Scan the records below for the line with "export CORE_UTILIZATION = 38" and the line with "create_clock -name clk_i". Repeat those two lines and every line between them exactly, and nothing else.

───

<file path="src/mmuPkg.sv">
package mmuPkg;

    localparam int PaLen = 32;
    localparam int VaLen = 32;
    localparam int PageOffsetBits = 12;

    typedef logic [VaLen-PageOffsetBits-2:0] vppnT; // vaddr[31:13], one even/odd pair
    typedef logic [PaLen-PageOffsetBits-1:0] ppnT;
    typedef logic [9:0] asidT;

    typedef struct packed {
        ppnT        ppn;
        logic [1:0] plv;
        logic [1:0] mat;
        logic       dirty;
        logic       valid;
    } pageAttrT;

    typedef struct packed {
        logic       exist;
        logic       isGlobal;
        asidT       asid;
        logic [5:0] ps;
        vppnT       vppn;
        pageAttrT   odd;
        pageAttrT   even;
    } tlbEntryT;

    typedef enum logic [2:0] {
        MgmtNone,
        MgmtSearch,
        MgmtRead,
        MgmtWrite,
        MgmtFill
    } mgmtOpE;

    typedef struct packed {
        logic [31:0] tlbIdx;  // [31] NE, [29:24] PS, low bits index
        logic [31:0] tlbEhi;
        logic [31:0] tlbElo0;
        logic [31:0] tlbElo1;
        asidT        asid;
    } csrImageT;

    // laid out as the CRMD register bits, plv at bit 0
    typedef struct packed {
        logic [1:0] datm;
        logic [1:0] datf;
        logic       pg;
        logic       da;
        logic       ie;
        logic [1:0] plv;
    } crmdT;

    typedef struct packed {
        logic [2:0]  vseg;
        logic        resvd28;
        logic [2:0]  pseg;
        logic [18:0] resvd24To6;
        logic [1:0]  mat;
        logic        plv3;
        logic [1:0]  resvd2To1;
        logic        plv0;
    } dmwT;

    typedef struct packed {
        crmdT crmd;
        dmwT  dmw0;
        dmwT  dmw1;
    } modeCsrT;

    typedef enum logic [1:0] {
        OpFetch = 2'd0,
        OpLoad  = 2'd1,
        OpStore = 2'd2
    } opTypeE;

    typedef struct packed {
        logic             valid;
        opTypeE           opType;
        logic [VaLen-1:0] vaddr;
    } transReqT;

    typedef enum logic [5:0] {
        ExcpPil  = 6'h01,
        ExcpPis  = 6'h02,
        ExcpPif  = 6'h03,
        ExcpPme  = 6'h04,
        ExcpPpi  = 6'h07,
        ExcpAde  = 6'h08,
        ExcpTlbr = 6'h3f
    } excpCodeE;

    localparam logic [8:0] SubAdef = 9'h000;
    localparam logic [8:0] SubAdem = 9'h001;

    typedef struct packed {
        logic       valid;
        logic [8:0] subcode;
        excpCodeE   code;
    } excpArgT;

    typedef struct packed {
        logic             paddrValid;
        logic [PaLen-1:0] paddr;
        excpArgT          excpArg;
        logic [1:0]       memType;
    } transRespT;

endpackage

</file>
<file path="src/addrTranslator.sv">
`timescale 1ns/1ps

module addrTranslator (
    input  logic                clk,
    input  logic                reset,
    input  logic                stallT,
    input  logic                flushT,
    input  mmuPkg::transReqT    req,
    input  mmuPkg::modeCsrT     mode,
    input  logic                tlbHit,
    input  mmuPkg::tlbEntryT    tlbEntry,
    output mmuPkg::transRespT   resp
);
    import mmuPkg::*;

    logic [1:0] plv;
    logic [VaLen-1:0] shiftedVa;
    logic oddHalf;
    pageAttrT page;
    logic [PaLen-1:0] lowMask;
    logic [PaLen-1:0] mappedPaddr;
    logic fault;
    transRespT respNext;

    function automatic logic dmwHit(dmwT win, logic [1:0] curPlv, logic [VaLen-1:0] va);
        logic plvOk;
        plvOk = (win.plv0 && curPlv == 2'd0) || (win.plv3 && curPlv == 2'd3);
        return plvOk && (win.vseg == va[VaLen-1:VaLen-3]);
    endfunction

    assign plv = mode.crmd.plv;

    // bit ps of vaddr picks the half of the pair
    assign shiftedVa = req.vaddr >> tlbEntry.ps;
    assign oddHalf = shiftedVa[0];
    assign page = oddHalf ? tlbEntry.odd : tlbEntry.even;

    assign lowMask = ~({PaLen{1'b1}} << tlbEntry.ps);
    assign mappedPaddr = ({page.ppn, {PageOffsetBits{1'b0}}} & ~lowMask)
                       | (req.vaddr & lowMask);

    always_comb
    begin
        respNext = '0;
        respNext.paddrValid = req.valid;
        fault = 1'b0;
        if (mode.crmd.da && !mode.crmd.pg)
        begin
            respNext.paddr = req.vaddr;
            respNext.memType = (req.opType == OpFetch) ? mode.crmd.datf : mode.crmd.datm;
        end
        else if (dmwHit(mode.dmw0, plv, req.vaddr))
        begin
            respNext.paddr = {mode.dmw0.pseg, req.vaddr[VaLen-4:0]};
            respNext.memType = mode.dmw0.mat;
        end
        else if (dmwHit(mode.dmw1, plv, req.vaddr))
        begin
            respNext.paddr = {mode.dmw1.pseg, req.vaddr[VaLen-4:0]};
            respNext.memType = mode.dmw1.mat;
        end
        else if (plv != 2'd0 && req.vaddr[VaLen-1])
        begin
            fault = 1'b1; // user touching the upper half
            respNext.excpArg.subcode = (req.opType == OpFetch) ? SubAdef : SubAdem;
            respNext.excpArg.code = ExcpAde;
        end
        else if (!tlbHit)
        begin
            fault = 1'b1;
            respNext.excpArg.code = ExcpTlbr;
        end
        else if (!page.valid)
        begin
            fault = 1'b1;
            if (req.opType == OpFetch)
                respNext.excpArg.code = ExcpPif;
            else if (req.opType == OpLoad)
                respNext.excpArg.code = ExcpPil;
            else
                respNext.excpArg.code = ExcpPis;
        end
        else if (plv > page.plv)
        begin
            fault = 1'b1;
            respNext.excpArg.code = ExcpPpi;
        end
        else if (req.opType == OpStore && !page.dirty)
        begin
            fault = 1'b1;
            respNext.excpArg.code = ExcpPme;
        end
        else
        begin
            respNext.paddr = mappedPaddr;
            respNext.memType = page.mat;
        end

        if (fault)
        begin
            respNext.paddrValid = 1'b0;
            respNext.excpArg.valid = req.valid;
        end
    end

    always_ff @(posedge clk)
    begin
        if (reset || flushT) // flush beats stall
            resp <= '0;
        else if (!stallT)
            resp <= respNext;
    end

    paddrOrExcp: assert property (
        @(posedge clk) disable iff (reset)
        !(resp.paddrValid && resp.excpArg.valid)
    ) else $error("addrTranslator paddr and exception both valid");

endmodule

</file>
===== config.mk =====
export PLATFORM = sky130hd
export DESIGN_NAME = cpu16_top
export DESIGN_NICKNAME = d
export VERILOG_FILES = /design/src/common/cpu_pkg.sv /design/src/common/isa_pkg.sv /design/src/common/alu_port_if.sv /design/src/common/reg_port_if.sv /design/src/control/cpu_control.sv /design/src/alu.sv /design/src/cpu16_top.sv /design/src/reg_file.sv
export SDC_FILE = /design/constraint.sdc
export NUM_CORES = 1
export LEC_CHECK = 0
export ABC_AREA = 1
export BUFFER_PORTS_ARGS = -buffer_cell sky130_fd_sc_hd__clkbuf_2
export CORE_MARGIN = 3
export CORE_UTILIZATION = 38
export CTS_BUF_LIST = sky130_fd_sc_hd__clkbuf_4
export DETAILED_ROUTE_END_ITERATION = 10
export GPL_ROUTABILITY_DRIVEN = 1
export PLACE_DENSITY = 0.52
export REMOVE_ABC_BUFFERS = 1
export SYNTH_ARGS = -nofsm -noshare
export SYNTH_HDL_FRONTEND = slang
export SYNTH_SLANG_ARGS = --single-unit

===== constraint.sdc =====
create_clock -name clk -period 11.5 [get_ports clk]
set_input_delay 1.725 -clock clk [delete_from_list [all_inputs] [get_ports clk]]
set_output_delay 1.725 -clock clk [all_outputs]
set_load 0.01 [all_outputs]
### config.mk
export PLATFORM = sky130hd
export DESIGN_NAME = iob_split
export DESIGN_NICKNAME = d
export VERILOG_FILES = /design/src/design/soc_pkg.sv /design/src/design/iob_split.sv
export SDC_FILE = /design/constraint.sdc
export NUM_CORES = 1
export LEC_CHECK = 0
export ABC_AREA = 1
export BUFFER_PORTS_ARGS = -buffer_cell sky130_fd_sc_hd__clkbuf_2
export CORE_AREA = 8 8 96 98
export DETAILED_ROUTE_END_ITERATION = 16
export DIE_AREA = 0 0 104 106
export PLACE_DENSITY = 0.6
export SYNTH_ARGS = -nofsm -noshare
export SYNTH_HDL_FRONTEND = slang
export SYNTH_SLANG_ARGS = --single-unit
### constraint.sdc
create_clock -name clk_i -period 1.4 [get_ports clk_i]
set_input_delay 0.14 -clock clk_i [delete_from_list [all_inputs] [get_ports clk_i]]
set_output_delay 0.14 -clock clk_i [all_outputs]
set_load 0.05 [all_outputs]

───

• Answer space:
export CORE_UTILIZATION = 38
export CTS_BUF_LIST = sky130_fd_sc_hd__clkbuf_4
export DETAILED_ROUTE_END_ITERATION = 10
export GPL_ROUTABILITY_DRIVEN = 1
export PLACE_DENSITY = 0.52
export REMOVE_ABC_BUFFERS = 1
export SYNTH_ARGS = -nofsm -noshare
export SYNTH_HDL_FRONTEND = slang
export SYNTH_SLANG_ARGS = --single-unit

===== constraint.sdc =====
create_clock -name clk -period 11.5 [get_ports clk]
set_input_delay 1.725 -clock clk [delete_from_list [all_inputs] [get_ports clk]]
set_output_delay 1.725 -clock clk [all_outputs]
set_load 0.01 [all_outputs]
### config.mk
export PLATFORM = sky130hd
export DESIGN_NAME = iob_split
export DESIGN_NICKNAME = d
export VERILOG_FILES = /design/src/design/soc_pkg.sv /design/src/design/iob_split.sv
export SDC_FILE = /design/constraint.sdc
export NUM_CORES = 1
export LEC_CHECK = 0
export ABC_AREA = 1
export BUFFER_PORTS_ARGS = -buffer_cell sky130_fd_sc_hd__clkbuf_2
export CORE_AREA = 8 8 96 98
export DETAILED_ROUTE_END_ITERATION = 16
export DIE_AREA = 0 0 104 106
export PLACE_DENSITY = 0.6
export SYNTH_ARGS = -nofsm -noshare
export SYNTH_HDL_FRONTEND = slang
export SYNTH_SLANG_ARGS = --single-unit
### constraint.sdc
create_clock -name clk_i -period 1.4 [get_ports clk_i]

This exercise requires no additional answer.